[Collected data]
....
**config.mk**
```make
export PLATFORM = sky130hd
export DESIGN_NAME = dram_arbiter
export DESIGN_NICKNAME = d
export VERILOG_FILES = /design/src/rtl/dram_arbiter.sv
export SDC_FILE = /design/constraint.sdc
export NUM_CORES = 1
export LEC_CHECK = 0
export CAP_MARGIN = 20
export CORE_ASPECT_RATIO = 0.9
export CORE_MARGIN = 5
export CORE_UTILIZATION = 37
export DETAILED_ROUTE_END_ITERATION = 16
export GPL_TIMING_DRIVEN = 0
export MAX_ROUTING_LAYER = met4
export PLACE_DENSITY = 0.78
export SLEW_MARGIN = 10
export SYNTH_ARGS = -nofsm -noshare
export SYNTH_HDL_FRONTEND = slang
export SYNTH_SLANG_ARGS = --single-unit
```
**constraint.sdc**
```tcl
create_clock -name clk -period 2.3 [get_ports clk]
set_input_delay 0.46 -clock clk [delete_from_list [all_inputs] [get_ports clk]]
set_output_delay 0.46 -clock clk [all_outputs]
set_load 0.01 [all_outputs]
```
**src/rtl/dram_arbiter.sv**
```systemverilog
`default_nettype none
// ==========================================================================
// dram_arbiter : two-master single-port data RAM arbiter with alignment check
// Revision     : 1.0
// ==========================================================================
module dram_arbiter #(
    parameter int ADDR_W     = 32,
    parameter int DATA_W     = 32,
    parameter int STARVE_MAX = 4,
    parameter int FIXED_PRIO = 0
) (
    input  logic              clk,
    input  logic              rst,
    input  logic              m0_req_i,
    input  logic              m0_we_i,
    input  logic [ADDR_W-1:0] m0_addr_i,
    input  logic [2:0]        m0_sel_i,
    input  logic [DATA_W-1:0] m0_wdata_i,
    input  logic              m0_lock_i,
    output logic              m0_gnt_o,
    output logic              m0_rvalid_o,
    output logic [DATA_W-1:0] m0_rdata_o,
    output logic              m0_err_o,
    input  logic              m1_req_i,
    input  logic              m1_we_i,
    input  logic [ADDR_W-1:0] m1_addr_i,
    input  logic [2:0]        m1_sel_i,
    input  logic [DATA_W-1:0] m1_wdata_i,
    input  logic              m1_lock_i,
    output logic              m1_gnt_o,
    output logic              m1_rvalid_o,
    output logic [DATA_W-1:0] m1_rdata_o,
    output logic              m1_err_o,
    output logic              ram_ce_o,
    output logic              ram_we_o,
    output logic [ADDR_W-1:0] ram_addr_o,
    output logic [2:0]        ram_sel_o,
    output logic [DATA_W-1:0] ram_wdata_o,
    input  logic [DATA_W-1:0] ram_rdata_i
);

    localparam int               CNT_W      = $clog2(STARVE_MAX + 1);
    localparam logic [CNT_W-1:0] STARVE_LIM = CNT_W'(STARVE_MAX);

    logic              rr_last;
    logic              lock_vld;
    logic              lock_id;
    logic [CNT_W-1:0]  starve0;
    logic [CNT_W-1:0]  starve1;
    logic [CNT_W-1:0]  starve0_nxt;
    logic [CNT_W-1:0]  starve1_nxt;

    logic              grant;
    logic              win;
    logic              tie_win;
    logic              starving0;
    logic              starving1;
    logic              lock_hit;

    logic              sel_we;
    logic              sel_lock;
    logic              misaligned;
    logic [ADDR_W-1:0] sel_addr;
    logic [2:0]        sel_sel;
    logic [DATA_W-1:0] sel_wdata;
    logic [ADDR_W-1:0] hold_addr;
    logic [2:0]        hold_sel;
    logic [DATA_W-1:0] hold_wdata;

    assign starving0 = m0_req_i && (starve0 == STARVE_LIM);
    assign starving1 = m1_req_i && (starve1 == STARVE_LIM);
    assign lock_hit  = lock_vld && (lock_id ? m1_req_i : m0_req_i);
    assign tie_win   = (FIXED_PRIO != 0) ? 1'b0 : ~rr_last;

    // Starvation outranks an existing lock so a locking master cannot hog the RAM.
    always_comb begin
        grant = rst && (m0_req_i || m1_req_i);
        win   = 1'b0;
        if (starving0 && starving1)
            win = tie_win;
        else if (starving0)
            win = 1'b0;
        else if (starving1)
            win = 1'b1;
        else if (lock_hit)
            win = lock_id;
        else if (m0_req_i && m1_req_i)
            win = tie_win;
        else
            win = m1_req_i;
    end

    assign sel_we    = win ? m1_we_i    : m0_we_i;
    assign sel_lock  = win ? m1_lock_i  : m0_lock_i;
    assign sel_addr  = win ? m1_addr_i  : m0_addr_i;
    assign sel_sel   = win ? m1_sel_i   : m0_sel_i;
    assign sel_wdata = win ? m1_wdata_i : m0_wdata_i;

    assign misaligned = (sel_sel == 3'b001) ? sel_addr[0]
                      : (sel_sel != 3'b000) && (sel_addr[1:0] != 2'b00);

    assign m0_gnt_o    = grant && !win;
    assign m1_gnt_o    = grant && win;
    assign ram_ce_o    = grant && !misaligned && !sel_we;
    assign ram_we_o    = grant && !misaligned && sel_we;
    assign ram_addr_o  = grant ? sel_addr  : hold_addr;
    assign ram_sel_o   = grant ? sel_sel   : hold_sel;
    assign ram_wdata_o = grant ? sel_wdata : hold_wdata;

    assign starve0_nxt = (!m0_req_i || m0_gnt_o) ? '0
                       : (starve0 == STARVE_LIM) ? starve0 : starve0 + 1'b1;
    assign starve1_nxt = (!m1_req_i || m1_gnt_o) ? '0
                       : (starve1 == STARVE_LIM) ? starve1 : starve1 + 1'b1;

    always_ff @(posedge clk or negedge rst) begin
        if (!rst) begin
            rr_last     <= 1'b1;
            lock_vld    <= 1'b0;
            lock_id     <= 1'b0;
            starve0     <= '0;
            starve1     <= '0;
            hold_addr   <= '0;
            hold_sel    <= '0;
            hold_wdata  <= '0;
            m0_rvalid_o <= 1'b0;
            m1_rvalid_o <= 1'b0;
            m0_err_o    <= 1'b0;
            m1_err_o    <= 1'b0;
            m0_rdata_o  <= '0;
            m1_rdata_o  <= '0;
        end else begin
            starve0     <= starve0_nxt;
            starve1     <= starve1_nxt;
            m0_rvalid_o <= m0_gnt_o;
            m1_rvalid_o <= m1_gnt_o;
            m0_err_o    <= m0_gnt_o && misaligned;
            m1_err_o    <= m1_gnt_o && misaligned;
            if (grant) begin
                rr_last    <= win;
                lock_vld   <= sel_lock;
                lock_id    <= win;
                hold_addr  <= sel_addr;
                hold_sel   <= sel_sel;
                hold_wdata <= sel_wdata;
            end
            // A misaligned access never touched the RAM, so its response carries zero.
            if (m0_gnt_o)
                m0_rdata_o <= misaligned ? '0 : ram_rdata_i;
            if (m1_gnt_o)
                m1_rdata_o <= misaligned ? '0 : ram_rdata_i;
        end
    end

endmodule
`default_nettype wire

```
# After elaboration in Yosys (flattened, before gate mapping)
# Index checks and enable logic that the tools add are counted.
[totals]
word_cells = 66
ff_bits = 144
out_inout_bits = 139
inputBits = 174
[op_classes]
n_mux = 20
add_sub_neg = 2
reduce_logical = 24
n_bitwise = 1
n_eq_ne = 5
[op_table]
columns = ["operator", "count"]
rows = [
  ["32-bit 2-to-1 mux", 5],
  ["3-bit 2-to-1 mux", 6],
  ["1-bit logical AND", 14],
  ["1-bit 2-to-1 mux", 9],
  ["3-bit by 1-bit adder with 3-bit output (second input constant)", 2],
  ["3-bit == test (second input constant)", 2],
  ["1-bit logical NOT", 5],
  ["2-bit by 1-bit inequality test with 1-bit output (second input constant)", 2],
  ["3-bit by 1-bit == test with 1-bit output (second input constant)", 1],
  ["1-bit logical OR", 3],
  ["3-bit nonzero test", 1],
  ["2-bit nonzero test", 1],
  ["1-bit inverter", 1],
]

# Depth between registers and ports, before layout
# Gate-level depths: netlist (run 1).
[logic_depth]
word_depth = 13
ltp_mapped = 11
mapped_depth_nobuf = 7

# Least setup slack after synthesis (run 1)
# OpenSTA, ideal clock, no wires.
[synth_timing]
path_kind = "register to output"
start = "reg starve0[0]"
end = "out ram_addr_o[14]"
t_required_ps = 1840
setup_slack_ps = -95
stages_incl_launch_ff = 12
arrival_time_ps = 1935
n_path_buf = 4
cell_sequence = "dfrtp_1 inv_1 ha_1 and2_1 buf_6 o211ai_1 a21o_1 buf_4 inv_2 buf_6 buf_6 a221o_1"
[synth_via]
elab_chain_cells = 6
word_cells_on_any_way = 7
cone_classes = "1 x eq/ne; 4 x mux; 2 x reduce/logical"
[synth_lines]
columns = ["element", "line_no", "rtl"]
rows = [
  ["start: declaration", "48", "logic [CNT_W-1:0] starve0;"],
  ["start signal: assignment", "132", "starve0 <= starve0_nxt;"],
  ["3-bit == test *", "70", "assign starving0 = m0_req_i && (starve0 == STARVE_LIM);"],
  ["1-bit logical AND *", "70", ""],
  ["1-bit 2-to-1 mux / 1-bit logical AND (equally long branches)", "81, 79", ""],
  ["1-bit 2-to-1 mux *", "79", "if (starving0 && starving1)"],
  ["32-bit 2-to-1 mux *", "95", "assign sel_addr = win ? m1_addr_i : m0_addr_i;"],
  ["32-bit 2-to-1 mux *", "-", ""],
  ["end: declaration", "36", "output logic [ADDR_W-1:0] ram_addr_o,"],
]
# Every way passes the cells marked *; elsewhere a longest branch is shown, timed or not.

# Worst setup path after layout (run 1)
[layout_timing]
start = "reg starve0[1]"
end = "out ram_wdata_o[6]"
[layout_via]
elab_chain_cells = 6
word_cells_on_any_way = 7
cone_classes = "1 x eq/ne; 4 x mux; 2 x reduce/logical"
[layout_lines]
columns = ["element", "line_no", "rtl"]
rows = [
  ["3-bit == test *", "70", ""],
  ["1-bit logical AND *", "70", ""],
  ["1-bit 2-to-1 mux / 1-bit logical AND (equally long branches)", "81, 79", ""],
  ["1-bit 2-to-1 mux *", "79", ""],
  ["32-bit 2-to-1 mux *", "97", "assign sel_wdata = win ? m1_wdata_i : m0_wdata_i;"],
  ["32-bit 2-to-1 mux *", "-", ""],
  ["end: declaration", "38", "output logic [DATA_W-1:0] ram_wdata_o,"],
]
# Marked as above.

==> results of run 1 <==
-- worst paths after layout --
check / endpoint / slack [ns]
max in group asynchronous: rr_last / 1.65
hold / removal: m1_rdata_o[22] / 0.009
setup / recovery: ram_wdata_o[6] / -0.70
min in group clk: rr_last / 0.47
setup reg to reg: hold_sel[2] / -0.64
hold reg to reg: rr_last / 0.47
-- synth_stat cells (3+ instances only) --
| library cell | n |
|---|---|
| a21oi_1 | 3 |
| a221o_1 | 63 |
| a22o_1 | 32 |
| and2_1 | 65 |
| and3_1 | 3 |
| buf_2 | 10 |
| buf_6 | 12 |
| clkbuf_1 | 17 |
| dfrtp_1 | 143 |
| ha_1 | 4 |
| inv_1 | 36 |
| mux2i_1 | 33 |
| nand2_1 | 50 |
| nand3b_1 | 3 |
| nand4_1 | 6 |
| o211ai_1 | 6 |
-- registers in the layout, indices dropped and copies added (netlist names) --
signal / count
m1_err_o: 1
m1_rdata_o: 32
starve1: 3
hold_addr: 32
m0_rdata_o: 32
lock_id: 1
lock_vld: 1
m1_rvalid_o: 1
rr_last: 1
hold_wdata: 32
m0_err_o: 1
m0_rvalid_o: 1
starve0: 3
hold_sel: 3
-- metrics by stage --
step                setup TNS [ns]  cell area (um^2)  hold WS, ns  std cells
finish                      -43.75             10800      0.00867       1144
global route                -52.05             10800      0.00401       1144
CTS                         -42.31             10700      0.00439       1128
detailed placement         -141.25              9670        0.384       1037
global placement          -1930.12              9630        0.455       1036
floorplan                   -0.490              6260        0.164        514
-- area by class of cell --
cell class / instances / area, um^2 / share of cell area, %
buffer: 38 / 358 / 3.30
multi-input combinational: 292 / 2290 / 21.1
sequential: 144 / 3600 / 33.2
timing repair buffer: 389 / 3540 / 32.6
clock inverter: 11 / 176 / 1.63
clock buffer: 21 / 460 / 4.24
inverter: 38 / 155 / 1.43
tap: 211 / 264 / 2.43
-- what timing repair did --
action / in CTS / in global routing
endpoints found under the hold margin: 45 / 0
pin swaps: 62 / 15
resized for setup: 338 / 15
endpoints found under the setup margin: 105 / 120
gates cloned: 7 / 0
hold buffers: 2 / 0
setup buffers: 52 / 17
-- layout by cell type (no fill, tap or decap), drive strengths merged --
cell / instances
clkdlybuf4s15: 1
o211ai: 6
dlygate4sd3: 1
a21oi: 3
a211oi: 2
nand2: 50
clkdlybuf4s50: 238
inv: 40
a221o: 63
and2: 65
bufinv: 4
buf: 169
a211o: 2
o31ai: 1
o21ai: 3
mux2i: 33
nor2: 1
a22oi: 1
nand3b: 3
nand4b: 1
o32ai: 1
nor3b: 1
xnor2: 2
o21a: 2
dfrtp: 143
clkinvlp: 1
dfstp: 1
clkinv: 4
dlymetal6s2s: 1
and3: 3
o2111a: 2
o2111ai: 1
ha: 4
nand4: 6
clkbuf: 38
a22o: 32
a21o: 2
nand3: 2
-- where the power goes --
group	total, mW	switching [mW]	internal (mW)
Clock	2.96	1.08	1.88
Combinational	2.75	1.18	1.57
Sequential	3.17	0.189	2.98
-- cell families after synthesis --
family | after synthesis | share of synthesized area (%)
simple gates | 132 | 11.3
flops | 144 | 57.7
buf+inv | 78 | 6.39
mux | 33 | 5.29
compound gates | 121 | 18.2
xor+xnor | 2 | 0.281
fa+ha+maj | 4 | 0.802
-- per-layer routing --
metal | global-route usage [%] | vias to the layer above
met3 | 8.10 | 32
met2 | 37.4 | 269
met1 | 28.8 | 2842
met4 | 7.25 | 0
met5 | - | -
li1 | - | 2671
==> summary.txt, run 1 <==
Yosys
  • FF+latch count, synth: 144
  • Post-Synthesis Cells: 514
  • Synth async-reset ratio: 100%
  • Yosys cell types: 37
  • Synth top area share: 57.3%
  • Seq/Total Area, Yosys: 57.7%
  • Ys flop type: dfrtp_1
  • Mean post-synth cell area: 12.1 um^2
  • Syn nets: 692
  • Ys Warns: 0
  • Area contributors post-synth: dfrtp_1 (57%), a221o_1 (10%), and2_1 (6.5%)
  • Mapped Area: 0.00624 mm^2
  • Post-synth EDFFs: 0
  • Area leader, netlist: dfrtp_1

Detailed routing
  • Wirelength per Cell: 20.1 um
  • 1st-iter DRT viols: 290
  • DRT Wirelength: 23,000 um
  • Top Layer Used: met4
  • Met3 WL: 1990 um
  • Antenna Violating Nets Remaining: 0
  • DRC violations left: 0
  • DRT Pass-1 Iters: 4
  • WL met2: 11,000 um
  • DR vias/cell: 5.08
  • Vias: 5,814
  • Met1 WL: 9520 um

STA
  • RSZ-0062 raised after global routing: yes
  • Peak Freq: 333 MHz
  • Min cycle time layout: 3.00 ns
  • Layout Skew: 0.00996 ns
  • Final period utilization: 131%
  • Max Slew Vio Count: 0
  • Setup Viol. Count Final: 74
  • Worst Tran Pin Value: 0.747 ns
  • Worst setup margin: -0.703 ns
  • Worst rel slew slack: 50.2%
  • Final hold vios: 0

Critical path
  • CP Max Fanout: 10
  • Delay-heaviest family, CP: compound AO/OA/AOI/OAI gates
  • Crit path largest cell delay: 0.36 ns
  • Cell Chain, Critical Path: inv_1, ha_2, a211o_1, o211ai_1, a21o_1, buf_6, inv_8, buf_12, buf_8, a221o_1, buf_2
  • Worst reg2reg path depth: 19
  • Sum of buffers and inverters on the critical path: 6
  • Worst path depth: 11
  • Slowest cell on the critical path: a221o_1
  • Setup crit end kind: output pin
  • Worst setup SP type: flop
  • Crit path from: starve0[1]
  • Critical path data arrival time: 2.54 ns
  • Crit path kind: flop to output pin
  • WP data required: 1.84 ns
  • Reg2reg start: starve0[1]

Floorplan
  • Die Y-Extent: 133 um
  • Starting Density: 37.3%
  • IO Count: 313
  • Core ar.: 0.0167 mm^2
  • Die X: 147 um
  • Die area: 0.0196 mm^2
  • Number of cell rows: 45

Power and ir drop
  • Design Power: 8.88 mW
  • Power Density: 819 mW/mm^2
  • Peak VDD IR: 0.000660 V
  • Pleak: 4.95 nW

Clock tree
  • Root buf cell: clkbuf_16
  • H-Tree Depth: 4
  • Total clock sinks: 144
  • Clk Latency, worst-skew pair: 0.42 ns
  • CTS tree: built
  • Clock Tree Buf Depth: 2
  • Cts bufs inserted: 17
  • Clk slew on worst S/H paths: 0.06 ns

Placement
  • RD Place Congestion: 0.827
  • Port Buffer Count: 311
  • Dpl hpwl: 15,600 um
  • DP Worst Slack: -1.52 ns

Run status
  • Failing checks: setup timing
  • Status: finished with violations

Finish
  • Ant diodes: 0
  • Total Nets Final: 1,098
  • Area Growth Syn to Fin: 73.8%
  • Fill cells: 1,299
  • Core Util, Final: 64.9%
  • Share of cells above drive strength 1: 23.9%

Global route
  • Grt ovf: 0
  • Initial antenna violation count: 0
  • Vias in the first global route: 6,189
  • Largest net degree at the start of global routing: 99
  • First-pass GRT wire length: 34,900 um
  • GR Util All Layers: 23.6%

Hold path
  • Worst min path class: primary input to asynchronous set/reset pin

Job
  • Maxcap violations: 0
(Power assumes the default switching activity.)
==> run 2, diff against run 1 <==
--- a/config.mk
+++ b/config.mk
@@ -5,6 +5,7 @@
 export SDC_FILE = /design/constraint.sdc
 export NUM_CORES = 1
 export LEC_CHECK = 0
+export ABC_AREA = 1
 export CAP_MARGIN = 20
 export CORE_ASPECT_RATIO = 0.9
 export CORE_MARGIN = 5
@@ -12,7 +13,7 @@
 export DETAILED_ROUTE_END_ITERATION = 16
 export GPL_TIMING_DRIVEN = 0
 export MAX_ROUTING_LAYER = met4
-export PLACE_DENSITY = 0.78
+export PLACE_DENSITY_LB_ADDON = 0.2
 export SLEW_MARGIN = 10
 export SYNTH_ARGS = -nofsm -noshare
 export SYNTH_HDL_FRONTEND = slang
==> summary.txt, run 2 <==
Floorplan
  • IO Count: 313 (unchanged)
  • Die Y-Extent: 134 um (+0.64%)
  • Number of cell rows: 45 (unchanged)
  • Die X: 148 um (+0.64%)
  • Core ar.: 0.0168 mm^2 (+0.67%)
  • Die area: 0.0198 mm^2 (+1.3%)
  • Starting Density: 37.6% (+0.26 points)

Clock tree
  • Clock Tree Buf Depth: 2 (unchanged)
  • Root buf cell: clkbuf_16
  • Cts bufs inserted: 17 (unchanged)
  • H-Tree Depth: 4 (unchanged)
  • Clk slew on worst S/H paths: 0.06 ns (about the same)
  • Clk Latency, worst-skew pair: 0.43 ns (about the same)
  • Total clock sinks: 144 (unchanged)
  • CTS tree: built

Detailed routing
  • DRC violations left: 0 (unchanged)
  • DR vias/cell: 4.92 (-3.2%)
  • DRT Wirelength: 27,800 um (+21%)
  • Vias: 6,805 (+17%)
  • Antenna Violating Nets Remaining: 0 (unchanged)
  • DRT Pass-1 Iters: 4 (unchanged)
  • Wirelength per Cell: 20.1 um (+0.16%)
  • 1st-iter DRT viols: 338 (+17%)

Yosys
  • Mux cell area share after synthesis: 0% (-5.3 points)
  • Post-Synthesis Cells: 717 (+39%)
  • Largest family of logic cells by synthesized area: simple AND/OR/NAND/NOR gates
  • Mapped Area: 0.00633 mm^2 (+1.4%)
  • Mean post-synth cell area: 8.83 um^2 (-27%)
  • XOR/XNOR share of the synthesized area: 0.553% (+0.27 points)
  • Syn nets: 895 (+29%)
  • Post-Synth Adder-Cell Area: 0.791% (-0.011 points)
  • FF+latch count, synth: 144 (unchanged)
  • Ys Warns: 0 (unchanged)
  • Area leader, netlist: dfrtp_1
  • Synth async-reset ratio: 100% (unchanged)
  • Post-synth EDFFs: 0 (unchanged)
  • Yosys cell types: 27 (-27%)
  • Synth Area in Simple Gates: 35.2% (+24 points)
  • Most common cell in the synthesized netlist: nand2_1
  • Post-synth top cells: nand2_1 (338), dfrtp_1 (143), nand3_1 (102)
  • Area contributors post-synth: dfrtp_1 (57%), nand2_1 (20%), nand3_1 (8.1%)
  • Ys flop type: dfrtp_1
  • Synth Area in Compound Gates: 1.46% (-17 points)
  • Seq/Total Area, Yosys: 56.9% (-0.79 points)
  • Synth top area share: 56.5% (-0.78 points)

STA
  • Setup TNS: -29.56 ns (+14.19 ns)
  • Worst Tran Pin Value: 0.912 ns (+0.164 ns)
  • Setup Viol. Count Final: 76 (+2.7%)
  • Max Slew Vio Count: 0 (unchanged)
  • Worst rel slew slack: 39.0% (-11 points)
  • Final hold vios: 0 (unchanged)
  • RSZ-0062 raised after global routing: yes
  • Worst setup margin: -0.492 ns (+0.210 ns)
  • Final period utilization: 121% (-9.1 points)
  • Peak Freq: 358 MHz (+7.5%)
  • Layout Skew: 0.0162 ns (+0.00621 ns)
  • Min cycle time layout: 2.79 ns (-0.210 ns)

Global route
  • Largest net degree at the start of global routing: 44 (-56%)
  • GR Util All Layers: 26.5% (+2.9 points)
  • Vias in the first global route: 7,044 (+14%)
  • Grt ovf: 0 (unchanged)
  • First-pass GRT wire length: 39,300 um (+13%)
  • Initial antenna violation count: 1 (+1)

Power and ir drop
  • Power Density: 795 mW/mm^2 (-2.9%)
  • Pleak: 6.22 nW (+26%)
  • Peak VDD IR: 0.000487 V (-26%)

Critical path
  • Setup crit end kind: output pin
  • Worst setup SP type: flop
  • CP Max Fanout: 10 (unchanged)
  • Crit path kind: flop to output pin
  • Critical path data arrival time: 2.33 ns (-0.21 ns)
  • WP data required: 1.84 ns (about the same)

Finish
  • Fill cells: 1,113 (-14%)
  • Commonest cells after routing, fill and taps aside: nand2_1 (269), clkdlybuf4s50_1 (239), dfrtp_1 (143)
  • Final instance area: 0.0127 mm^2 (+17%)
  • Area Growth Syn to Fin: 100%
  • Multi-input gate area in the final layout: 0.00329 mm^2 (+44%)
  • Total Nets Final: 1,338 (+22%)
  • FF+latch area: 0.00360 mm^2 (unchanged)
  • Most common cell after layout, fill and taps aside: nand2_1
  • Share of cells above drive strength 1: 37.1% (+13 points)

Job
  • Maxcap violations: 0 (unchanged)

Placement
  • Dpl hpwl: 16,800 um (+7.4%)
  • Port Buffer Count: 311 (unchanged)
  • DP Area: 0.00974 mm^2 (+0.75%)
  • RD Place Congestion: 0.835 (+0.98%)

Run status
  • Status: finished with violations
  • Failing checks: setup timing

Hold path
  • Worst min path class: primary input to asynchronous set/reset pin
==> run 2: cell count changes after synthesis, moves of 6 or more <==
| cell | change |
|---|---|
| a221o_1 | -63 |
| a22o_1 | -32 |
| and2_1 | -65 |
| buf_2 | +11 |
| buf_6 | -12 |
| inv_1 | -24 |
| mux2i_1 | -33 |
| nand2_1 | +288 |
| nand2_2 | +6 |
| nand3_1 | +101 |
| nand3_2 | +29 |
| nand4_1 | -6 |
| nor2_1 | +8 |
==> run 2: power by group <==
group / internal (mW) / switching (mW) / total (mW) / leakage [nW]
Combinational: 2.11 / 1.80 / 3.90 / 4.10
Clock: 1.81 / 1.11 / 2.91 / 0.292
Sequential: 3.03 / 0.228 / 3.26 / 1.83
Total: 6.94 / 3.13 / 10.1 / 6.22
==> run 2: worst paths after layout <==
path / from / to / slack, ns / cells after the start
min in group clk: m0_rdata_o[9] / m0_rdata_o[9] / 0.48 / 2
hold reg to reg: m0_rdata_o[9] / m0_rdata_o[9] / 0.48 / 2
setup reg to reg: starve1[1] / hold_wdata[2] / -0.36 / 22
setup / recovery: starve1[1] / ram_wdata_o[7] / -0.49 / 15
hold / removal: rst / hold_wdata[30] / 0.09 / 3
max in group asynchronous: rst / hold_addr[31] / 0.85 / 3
....
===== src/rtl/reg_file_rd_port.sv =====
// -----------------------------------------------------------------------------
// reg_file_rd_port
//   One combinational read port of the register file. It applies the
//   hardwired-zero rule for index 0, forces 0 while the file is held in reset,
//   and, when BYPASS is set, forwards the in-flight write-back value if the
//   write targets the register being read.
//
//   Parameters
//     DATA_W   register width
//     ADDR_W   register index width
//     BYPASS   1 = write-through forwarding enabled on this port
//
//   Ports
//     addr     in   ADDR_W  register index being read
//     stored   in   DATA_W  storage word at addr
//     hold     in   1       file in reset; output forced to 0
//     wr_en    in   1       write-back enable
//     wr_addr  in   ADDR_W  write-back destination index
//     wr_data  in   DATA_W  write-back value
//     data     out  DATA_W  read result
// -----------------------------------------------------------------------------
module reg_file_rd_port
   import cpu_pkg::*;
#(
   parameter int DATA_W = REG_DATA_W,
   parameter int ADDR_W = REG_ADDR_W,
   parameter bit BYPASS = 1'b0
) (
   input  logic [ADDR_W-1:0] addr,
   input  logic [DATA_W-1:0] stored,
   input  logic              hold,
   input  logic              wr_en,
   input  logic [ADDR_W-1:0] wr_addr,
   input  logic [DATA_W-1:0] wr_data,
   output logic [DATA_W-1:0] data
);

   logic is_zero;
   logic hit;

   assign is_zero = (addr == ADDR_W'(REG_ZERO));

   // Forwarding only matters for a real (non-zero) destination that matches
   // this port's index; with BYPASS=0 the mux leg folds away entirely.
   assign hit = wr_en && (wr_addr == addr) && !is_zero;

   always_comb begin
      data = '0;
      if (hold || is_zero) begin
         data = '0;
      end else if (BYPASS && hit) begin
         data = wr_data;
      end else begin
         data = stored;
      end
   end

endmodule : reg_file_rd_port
....
_ACTIVITY_:
Extract every line containing the string "constant" from the data above.

_RESULT OF THIS EXERCISE_:
  ["3-bit by 1-bit adder with 3-bit output (second input constant)", 2],
  ["3-bit == test (second input constant)", 2],
  ["2-bit by 1-bit inequality test with 1-bit output (second input constant)", 2],
  ["3-bit by 1-bit == test with 1-bit output (second input constant)", 1],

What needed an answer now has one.